Dataset excerpts
=-=-=

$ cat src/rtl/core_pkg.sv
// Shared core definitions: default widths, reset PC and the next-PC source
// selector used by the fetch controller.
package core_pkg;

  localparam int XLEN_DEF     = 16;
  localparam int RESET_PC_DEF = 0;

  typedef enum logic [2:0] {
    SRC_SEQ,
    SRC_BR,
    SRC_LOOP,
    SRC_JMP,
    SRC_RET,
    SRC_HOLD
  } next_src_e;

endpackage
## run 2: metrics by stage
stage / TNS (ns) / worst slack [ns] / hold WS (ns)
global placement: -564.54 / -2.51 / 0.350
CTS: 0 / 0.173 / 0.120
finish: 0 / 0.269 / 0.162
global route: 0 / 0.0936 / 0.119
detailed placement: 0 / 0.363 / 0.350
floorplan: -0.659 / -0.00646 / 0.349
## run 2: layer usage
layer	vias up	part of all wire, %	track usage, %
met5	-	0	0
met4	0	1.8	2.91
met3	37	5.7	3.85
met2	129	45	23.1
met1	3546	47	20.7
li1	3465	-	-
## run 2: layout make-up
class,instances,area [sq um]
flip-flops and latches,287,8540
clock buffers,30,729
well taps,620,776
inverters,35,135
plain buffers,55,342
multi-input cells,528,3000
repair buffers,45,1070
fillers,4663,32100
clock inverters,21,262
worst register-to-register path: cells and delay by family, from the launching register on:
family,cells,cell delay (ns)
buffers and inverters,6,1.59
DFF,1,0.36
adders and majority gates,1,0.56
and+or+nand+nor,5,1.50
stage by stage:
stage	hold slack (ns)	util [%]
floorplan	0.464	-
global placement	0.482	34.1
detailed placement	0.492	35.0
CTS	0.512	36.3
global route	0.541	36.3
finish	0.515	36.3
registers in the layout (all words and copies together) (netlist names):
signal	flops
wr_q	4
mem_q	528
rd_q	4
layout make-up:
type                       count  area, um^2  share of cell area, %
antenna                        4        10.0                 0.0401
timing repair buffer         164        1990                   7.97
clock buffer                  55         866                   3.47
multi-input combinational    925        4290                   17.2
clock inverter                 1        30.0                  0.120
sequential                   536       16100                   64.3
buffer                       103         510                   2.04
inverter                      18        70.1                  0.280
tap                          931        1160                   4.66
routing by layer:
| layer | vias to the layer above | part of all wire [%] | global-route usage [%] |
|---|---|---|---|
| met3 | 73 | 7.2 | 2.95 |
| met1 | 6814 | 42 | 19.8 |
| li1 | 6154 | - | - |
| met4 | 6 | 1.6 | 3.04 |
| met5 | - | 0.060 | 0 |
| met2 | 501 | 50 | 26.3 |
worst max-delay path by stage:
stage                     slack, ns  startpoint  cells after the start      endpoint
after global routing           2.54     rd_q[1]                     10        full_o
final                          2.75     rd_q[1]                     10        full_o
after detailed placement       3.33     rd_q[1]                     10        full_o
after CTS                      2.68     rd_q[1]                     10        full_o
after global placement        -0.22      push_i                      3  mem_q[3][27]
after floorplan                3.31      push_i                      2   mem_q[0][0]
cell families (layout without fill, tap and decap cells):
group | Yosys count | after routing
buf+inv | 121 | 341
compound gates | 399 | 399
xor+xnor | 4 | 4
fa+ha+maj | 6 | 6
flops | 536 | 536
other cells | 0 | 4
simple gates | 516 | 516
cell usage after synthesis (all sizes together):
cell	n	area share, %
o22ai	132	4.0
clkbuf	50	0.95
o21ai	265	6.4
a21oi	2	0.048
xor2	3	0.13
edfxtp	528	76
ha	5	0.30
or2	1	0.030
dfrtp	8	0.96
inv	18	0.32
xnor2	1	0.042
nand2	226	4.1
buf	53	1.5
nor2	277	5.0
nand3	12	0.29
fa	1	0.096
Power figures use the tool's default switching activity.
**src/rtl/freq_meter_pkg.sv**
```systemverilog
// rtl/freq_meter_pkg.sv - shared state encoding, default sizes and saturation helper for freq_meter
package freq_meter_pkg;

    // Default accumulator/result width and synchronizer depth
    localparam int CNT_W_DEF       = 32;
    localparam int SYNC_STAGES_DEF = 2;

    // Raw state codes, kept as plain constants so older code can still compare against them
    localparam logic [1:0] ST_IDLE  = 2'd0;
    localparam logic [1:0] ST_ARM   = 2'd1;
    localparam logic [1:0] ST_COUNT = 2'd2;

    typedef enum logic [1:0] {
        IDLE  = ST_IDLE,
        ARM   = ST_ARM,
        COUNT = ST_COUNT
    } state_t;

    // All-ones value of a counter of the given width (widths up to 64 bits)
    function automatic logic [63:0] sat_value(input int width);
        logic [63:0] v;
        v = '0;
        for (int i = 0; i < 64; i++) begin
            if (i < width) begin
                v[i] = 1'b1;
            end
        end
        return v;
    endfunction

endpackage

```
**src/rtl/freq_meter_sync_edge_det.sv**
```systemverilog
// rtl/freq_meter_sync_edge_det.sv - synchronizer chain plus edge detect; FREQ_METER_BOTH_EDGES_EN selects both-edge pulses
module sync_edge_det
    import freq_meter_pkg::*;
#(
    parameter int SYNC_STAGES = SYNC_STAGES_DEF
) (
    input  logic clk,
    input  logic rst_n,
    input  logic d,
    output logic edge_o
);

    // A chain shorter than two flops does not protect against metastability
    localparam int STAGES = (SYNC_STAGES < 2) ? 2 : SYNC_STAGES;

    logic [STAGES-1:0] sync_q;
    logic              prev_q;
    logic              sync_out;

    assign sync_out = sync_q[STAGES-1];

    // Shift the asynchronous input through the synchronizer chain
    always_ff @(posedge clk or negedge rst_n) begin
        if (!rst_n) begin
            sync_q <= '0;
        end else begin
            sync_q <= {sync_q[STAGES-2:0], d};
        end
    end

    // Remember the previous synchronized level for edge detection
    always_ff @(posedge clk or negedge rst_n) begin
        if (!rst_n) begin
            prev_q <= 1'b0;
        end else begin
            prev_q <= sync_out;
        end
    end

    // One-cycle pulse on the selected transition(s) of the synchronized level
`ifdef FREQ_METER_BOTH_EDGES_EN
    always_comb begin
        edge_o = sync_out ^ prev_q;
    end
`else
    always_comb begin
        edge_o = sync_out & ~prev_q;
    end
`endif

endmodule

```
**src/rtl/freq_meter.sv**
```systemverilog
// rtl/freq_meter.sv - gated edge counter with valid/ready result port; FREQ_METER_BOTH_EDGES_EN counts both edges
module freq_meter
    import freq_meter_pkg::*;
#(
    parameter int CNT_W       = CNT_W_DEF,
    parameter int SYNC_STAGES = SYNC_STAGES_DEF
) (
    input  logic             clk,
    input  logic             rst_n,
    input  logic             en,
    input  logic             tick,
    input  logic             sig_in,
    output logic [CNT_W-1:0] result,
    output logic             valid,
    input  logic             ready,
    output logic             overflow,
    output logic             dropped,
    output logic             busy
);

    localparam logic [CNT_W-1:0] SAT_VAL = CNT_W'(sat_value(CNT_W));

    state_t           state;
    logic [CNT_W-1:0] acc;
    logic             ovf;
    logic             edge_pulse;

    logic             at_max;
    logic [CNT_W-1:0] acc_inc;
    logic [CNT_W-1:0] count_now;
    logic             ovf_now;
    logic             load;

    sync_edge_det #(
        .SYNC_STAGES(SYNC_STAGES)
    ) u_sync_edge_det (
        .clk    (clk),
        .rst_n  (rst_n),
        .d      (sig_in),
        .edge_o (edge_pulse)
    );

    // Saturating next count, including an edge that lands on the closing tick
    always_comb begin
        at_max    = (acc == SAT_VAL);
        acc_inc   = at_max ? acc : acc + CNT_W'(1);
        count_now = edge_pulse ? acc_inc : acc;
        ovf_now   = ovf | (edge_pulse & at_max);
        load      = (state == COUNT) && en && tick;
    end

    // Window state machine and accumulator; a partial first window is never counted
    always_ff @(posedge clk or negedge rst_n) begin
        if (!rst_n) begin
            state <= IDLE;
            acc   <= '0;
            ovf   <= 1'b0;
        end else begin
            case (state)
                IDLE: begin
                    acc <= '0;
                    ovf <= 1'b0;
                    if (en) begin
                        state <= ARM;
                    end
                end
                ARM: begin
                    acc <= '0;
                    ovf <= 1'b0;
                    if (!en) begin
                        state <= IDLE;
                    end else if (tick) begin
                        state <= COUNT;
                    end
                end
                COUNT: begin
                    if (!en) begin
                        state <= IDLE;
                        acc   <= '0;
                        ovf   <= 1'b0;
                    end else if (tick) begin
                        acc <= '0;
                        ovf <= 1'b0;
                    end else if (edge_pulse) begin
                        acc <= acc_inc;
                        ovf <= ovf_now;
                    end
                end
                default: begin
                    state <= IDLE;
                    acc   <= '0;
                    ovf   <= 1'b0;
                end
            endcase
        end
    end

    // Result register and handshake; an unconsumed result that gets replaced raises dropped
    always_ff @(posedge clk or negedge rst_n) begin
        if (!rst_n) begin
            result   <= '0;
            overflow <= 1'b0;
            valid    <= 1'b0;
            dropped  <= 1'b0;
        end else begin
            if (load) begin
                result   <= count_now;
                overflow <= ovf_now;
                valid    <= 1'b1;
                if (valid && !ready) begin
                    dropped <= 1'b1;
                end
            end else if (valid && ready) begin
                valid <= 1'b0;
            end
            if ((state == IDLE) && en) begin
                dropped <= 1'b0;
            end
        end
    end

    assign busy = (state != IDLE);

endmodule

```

=-=-=

Pull each line containing "buffers" from the records.

• Exercise response
clock buffers,30,729
plain buffers,55,342
repair buffers,45,1070
buffers and inverters,6,1.59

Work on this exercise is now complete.